Formuła 1 » Aktualności F1 » GP Australii - wyścig: Wygrana Bottasa, Kubica ostatni

GP Australii - wyścig: Wygrana Bottasa, Kubica ostatni
2019-03-17 - G. Filiks Tagi: Kubica, Melbourne, Wyniki, Formuła 1, Albert Park, Bottas, Australia, Mercedes, Grand Prix, Wyścig F1
Valtteri Bottas zwyciężył inauguracyjny wyścig sezonu 2019 Formuły 1 w Australii. Robert Kubica dojechał do mety. Na siedemnastym miejscu, czyli ostatnim.
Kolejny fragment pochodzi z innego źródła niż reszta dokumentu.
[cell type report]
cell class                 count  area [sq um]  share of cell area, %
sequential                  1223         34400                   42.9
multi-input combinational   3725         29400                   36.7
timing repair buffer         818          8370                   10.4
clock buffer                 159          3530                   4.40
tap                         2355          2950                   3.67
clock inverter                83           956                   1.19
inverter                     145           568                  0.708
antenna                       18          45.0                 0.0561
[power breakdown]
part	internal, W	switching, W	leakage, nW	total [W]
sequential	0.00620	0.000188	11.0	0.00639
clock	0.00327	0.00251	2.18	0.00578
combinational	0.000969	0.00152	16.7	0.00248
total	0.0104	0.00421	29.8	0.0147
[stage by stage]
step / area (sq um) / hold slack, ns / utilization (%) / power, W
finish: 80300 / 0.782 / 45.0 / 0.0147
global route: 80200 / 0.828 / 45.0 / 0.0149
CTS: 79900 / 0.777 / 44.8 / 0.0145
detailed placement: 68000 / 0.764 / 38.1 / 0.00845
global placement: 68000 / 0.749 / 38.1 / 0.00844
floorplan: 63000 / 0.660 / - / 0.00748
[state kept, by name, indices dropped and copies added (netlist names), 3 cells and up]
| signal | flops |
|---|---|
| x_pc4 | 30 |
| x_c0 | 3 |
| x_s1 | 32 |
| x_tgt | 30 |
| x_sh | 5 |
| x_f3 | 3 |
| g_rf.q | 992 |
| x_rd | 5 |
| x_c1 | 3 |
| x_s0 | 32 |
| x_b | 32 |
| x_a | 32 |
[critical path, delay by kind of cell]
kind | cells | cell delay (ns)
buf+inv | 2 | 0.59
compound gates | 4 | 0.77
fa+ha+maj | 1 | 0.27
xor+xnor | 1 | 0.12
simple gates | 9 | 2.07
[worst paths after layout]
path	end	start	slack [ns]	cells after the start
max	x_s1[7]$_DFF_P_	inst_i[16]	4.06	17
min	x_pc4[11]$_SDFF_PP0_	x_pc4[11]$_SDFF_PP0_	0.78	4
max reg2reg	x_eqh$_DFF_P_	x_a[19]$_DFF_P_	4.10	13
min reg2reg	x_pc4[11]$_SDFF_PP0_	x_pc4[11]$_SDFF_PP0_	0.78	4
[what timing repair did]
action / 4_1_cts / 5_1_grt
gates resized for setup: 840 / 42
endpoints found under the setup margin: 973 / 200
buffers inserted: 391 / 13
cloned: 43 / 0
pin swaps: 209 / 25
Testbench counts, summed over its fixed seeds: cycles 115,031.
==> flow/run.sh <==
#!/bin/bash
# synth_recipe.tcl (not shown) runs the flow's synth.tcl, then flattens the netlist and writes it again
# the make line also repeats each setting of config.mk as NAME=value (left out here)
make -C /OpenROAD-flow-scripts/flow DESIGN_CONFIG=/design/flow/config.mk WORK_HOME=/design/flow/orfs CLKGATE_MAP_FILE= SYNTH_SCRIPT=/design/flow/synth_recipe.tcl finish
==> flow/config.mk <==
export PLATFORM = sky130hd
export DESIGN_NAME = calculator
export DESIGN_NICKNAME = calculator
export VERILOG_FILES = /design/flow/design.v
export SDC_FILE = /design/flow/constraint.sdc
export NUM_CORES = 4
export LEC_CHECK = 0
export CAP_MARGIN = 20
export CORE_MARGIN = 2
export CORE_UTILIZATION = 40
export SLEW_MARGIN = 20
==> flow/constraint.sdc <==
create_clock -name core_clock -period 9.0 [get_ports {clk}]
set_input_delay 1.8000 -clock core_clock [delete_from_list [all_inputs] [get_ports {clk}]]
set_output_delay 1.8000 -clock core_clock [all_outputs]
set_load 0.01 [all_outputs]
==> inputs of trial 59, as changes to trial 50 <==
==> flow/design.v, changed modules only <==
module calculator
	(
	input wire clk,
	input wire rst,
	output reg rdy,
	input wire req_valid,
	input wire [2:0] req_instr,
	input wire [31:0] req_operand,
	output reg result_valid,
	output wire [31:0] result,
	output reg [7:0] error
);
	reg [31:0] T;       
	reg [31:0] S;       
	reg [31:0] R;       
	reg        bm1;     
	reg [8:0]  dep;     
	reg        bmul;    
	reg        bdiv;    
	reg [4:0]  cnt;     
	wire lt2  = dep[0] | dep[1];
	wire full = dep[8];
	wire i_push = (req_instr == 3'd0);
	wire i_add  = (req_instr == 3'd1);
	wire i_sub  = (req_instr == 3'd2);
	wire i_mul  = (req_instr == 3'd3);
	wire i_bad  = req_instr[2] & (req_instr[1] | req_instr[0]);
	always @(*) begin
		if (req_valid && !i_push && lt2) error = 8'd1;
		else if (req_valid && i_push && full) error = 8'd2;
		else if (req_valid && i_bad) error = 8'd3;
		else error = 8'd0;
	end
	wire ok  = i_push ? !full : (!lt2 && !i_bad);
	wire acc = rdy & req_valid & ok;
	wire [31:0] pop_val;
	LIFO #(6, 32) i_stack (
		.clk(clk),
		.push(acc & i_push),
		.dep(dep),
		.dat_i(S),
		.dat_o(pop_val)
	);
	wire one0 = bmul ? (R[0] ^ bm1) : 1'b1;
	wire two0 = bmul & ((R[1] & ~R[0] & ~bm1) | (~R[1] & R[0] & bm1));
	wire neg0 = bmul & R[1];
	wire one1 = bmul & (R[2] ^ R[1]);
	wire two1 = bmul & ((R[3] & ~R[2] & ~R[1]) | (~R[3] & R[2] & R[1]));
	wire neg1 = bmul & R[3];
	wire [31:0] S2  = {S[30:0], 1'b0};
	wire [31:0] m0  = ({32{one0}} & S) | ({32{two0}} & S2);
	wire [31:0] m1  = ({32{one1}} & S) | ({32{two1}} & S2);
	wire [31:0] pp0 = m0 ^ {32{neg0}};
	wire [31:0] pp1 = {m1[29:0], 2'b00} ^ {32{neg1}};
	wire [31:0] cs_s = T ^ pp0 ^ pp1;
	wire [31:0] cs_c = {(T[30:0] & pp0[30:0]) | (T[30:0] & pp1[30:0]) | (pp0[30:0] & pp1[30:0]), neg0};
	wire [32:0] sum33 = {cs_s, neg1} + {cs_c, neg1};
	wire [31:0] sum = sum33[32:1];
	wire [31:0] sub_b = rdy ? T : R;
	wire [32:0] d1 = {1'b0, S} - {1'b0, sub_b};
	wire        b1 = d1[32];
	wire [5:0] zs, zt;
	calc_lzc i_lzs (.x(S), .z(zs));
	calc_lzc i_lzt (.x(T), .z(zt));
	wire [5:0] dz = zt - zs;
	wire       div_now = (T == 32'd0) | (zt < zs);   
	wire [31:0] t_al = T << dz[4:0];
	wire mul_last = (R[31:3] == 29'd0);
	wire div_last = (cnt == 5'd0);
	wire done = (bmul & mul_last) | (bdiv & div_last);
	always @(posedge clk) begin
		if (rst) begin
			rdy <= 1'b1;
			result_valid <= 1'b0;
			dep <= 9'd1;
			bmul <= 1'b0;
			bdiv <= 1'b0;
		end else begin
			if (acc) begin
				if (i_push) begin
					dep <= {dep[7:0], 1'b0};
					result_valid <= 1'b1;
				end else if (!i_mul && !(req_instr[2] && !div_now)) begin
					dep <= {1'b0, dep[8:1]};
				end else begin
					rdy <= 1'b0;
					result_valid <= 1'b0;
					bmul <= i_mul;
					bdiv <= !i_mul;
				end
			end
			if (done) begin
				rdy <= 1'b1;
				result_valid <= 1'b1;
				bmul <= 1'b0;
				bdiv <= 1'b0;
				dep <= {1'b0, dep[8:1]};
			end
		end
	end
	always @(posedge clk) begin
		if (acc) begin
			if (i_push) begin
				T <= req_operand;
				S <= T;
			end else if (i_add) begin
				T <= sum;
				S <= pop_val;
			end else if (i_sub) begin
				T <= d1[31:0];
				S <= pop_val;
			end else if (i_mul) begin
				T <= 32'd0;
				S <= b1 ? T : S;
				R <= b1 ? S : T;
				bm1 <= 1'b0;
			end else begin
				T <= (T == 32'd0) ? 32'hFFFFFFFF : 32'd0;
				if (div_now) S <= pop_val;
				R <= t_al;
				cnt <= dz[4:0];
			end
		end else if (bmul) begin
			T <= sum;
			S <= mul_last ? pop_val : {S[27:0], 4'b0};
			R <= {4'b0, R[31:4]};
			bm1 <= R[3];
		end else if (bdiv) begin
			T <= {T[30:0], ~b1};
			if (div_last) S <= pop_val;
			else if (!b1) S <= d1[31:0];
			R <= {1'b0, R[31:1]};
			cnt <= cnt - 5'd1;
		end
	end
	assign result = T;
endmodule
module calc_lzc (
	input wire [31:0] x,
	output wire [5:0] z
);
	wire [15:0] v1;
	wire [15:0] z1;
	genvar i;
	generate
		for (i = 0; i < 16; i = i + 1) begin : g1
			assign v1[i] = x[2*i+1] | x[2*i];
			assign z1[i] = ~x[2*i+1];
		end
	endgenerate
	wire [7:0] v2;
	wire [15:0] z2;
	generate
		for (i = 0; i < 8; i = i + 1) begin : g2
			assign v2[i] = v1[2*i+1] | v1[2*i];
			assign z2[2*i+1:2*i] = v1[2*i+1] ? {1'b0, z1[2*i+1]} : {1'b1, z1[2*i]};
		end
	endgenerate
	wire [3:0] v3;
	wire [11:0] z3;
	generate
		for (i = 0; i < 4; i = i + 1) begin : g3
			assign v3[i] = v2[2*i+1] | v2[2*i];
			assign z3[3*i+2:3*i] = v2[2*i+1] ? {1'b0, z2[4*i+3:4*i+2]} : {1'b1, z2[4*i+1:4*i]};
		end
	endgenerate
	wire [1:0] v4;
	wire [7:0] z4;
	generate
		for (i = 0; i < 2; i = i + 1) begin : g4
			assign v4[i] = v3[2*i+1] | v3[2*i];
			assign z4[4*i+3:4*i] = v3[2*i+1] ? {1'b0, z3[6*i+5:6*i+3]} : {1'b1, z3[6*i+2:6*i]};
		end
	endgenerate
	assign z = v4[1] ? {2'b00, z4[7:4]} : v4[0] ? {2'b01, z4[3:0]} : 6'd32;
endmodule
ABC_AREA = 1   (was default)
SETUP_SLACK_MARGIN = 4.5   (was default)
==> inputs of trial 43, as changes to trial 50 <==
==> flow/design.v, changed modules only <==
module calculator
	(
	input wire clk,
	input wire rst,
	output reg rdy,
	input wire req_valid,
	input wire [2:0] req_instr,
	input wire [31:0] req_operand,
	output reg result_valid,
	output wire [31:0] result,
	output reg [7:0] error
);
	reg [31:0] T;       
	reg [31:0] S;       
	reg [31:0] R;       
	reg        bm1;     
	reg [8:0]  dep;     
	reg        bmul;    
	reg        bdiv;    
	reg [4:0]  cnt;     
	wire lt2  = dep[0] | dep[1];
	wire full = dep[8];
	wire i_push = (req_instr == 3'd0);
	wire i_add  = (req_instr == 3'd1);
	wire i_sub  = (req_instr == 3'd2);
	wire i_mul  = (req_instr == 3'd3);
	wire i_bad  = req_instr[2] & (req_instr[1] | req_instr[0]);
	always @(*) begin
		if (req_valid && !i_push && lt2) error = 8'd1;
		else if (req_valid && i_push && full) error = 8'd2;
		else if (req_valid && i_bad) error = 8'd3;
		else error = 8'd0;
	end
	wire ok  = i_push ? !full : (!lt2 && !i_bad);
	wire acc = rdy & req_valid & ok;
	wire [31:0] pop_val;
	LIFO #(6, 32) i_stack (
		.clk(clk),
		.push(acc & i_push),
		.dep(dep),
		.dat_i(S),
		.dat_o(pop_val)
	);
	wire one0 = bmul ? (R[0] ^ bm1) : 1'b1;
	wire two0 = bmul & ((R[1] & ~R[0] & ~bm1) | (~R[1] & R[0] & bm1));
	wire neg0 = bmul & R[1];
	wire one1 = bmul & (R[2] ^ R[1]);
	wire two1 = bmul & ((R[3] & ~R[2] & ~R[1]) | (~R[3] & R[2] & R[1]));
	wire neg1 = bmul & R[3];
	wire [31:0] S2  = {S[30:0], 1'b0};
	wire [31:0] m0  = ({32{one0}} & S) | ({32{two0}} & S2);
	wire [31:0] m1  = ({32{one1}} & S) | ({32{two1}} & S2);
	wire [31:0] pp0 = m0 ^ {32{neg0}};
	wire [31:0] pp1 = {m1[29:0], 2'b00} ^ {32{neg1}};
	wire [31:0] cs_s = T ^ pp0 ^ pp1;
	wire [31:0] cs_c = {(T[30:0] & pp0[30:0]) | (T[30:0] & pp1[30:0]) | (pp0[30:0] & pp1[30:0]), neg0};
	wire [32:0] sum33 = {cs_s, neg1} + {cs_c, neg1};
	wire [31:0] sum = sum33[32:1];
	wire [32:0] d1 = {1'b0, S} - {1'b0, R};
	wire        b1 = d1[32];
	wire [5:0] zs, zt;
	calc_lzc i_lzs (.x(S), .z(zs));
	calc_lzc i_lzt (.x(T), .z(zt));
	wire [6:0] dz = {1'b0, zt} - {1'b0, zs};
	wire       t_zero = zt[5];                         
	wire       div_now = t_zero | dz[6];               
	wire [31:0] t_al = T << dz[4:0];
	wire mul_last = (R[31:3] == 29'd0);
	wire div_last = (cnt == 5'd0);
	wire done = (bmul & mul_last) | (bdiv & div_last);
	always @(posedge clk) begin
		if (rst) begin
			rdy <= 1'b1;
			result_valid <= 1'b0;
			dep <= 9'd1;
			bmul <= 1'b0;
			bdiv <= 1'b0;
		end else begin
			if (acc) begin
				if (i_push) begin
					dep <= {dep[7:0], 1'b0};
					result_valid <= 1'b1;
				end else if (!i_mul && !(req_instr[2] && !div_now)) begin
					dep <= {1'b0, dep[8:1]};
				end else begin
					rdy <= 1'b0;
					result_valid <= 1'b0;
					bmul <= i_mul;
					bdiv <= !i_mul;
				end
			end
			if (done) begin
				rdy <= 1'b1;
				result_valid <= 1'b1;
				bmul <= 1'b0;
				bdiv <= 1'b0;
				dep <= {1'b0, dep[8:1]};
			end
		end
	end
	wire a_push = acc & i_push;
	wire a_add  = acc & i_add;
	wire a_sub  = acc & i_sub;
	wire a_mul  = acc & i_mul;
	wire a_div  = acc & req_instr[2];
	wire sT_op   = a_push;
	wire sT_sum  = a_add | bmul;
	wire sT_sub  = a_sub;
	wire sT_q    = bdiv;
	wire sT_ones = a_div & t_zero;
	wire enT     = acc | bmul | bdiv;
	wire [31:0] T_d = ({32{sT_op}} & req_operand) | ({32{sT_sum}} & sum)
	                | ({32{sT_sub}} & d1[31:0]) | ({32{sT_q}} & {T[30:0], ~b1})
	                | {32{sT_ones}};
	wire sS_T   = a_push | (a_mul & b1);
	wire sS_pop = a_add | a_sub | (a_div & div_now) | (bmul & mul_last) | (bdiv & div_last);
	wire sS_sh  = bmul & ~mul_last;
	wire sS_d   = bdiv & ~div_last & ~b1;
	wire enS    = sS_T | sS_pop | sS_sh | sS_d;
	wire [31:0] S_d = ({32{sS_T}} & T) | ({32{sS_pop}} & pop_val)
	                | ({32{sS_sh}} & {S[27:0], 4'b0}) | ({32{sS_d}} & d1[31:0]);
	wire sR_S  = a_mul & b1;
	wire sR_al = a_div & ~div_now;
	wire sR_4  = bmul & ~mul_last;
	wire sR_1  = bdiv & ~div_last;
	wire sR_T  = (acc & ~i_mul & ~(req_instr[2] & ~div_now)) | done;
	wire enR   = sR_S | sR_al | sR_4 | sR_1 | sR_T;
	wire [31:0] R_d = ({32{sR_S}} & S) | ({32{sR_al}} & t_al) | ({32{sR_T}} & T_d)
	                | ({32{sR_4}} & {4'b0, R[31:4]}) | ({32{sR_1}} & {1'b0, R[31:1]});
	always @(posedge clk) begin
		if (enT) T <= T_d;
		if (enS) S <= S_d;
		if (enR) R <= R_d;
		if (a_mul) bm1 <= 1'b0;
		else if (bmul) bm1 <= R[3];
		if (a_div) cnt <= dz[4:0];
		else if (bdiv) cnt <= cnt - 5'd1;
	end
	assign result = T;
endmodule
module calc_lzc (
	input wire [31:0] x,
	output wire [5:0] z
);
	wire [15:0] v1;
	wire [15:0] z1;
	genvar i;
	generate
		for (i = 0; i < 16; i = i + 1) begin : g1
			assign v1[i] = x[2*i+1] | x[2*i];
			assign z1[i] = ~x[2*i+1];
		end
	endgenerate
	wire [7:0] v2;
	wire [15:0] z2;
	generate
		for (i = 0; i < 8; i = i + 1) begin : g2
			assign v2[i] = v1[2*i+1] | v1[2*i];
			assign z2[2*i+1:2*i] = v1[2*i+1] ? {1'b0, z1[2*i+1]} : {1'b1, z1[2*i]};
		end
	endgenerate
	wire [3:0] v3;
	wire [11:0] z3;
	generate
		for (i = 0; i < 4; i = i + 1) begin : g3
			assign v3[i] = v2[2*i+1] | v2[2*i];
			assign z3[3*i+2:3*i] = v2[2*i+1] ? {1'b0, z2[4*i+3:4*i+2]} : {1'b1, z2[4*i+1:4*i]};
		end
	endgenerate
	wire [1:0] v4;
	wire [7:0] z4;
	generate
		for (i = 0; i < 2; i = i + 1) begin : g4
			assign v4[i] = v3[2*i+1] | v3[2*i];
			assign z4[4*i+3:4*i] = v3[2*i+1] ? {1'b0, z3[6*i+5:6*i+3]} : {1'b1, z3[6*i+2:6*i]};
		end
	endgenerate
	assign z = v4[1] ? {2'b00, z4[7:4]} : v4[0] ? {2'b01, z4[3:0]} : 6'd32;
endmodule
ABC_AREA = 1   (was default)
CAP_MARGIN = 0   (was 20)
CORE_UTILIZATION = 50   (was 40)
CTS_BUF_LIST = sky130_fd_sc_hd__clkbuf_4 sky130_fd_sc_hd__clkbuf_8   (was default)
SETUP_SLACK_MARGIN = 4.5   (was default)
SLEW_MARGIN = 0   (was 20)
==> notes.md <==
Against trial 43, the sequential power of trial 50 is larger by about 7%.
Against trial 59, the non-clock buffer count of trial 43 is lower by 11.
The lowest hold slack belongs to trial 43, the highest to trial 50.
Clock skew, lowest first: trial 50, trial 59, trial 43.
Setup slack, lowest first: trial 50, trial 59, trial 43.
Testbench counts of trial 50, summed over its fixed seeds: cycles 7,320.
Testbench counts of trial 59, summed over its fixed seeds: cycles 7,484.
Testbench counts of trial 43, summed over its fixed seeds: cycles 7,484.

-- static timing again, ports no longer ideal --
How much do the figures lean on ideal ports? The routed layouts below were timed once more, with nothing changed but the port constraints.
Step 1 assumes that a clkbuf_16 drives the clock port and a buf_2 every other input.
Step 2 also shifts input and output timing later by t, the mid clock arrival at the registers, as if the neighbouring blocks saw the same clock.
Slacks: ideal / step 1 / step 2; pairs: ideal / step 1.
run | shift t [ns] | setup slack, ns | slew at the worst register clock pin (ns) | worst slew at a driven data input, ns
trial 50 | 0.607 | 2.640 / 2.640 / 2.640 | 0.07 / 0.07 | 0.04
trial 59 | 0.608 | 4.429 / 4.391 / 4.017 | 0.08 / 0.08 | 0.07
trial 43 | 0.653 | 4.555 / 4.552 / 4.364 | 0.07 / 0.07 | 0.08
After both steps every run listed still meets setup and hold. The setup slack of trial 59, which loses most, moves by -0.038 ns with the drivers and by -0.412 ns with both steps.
This design comes from an exercise in tuning for small area and a short achievable clock period on the open sky130 flow, not from production work. Function was checked by simulation only, so behaviour that the tests miss may differ from the original. Power and IR drop assume default switching activity.

==> inputs of v11 <==
Design mult32x32, start of the top module:
module mult32x32 (
  input              i_clk     ,
  input              i_rstn    ,
  input  wire        i_multa_ns,
  input  wire        i_multb_ns,
  input  wire [31:0] i_multa   ,
  input  wire [31:0] i_multb   ,
  output wire [63:0] o_product
);
==> flow/config.mk <==
export PLATFORM = sky130hd
export DESIGN_NAME = mult32x32
export DESIGN_NICKNAME = mult32x32
export VERILOG_FILES = /design/flow/design.v
export SDC_FILE = /design/flow/constraint.sdc
export NUM_CORES = 4
export LEC_CHECK = 0
export CAP_MARGIN = 20
export CORE_MARGIN = 2
export CORE_UTILIZATION = 40
export SETUP_SLACK_MARGIN = 2.0
export SLEW_MARGIN = 20
export SYNTH_HIERARCHICAL = 1
export TNS_END_PERCENT = 100
==> flow/constraint.sdc <==
create_clock -name core_clock -period 4.0 [get_ports {i_clk}]
set_input_delay 0.8000 -clock core_clock [delete_from_list [all_inputs] [get_ports {i_clk}]]
set_output_delay 0.8000 -clock core_clock [all_outputs]
set_load 0.01 [all_outputs]
standard.sh (not shown) runs the stock make flow with config.mk's settings and CLKGATE_MAP_FILE= SYNTH_SCRIPT=/design/flow/synth_recipe.tcl, a recipe that flattens the netlist after the stock synthesis.
==> flow/flow/run.sh <==
#!/bin/bash
set -euo pipefail
export CTS_ARGS="-sink_clustering_enable -repair_clock_nets -dont_use_dummy_load"
bash standard.sh > standard.log 2>&1
==> v36: changes against v11 <==
==> flow/run.sh (new file) <==
#!/bin/bash
# synth_recipe.tcl (not shown) runs the flow's synth.tcl, then flattens the netlist and writes it again
# the make line also repeats each setting of config.mk as NAME=value (left out here)
make -C /OpenROAD-flow-scripts/flow DESIGN_CONFIG=/design/flow/config.mk WORK_HOME=/design/flow/orfs CLKGATE_MAP_FILE= SYNTH_SCRIPT=/design/flow/synth_recipe.tcl finish
--- a/flow/config.mk
+++ b/flow/config.mk
@@ -8,7 +8,7 @@
 export CAP_MARGIN = 20
 export CORE_MARGIN = 2
 export CORE_UTILIZATION = 40
-export SETUP_SLACK_MARGIN = 2.0
+export SETUP_SLACK_MARGIN = 1.8
 export SLEW_MARGIN = 20
 export SYNTH_HIERARCHICAL = 1
 export TNS_END_PERCENT = 100
removed: flow/flow/run.sh
removed: flow/standard.sh
==> v2: changes against v11 <==
==> flow/run.sh (new file) <==
#!/bin/bash
# synth_recipe.tcl (not shown) runs the flow's synth.tcl, then flattens the netlist and writes it again
# the make line also repeats each setting of config.mk as NAME=value (left out here)
make -C /OpenROAD-flow-scripts/flow DESIGN_CONFIG=/design/flow/config.mk WORK_HOME=/design/flow/orfs CLKGATE_MAP_FILE= SYNTH_SCRIPT=/design/flow/synth_recipe.tcl finish
--- a/flow/config.mk
+++ b/flow/config.mk
@@ -8,7 +8,7 @@
 export CAP_MARGIN = 20
 export CORE_MARGIN = 2
 export CORE_UTILIZATION = 40
-export SETUP_SLACK_MARGIN = 2.0
+export SETUP_SLACK_MARGIN = 2.2
 export SLEW_MARGIN = 20
 export SYNTH_HIERARCHICAL = 1
 export TNS_END_PERCENT = 100
removed: flow/flow/run.sh
removed: flow/standard.sh
==> v24: changes against v11 <==
==> flow/run.sh (new file) <==
#!/bin/bash
# synth_recipe.tcl (not shown) runs the flow's synth.tcl, then flattens the netlist and writes it again
# the make line also repeats each setting of config.mk as NAME=value (left out here)
make -C /OpenROAD-flow-scripts/flow DESIGN_CONFIG=/design/flow/config.mk WORK_HOME=/design/flow/orfs CLKGATE_MAP_FILE= SYNTH_SCRIPT=/design/flow/synth_recipe.tcl finish
removed: flow/flow/run.sh
removed: flow/standard.sh
==> results.yml <==
pwr:
  clock_power_mw: 7.64
  comb-power_mw: 12.7
  finalPower_mw: 36.8
  p_sw_mw: 12.5
cells_and_area:
  layout_common_cells: "854 x dfxtp_1, 372 x xnor2_1, 341 x a22o_1, 341 x a221oi_2, 286 x fa_1"
  multi_input_area_share: 0.475
  clkCellAreaFrac: 0.0488
timing:
  worstMarginPinSlew_ps: 815
run_status:
  status: "finished clean"
critical_path:
  cp_cell_sequence: "buf_12 > o31a_1 > a21oi_1 > xor2_1 > fa_1"
clock_network:
  cts_setup_buffers: 11
hold_path:
  hp-start: "s4_1987"
route:
  first_pass_iters: 6
placed_design:
  placed_cells: 4945
Source of the figures above: v11

==> results.yml <==
run_status:
  status: "finished clean"
global_route:
  antenna_found_initial: 24
  grtUsageMet1: 0.328
floorplan:
  die_w_um: 341
cells_and_area:
  multi_input_area_share: 0.434
  seq_cells: 957
  clkCellAreaFrac: 0.0592
route:
  ant_nets: 0
  first_pass_iters: 13
pwr:
  finalPower_mw: 40.7
  cell_internal_pwr_mw: 26.7
clock_network:
  cts_setup_buffers: 243
critical_path:
  cp_cell_sequence: "buf_12 > buf_12 > a22o_1 > a221oi_2 > xnor2_1 > fa_2"
timing:
  worstMarginPinSlew_ps: 818
placed_design:
  placed_cells: 4936
  gp_congestion: 0.856
Source of the figures above: v2

==> results.yml <==
run_status:
  status: "finished clean"
pwr:
  finalPower_mw: 38.1
  p_sw_mw: 12.9
  comb-power_mw: 12.3
cells_and_area:
  final_cell_area_mm2: 0.0511
  layout_common_cells: "867 x dfxtp_1, 375 x xnor2_1, 341 x a22o_1, 341 x a221oi_2, 291 x fa_1"
  clkCellAreaFrac: 0.0664
  multi_input_area_share: 0.467
logic_synthesis:
  muxShareOfSynthArea: 0
hold_path:
  hp-start: "s4_1994"
global_route:
  grt_first_pass_wirelength_um: 190000
timing:
  worstMarginPinSlew_ps: 1010
  clock_skew_ps: 45.9
critical_path:
  cp_cell_sequence: "a22o_1 > a221oi_2 > xnor2_1 > fa_1"
placed_design:
  placed_cells: 4937
clock_network:
  cts_setup_buffers: 0
Source of the figures above: v36

==> results.yml <==
run_status:
  status: "finished clean"
cells_and_area:
  multi_input_area_share: 0.466
pwr:
  p_sw_mw: 13.0
  finalPower_mw: 38.3
hold_path:
  hp-start: "i_multa[1]"
critical_path:
  cp_cell_sequence: "a22o_1 > a221oi_2 > xnor2_1 > fa_1"
route:
  first_pass_iters: 8
clock_network:
  cts_setup_buffers: 13
Source of the figures above: v24

-- port drivers added, routing unchanged --
No port has a modelled driver above. Below, the same layouts with a new extraction and two added sets of constraints. Step 1: set_driving_cell puts a clkbuf_16 on i_clk and a buf_2 on each other input, an assumption about the parent block. Step 2, shift: input delay + t, output delay - t, t = (earliest + latest rising clock arrival at the registers) / 2. This alone moves slack from input paths to output paths. Slacks: ideal / step 1 / step 2; pairs: ideal / step 1.
| run | shift t [ns] | setup slack, ns | worst setup path after step 2 |
|---|---|---|---|
| v11 | 0.712 | 1.928 / 1.928 / 1.342 | input to register |
| v36 | 0.746 | 1.704 / 1.704 / 1.115 | input to register |
| v2 | 0.774 | 1.953 / 1.953 / 1.423 | input to register |
| v24 | 0.736 | 1.969 / 1.969 / 1.343 | input to register |
After both steps setup and hold are still met in every run listed. For v24, which loses most, drivers alone change the setup slack by 0.000 ns; drivers and shift together by -0.626 ns.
W zeszłym roku Bottas nie wygrał żadnych zawodów, w tym zdeterminowany Fin triumfował od razu. O wszystkim zdecydował start. Ruszając z drugiego pola, natychmiast wyprzedził najszybszego w kwalifikacjach Lewisa Hamiltona, partnera z Mercedesa i pięciokrotnego mistrza świata. Za plecami Srebrnych Strzał próbował przebijać się do przodu piąty w czasówce Charles Leclerc. Nowy kierowca Ferrari przeszedł Maxa Verstappena i dobierał się do skóry zespołowemu koledze Sebastianowi Vettelowi, ale w pojedynku z Niemcem wylądował odrobinę poza obrębem toru. W efekcie spadł na miejsce, z którego wystartował.
Dwóm innym zawodnikom odpadło przednie skrzydło. Jednym z nich był Kubica. Polak ruszył nieźle z dwudziestego pola, lecz pechowo dotknął się na pierwszym zakręcie z Pierre'em Gaslym. Po utracie spojlera musiał wykonać awaryjny pit-stop.
Razem z kierowcą Williamsa na nieplanowany postój udał się reprezentant gospodarzy Daniel Ricciardo. Nowy zawodnik Renault uszkodził bolid w podobny sposób, bo próbując szybko przecisnąć się do czołowej dziesiątki, wyjechał na prostej startowej na wyboiste pobocze.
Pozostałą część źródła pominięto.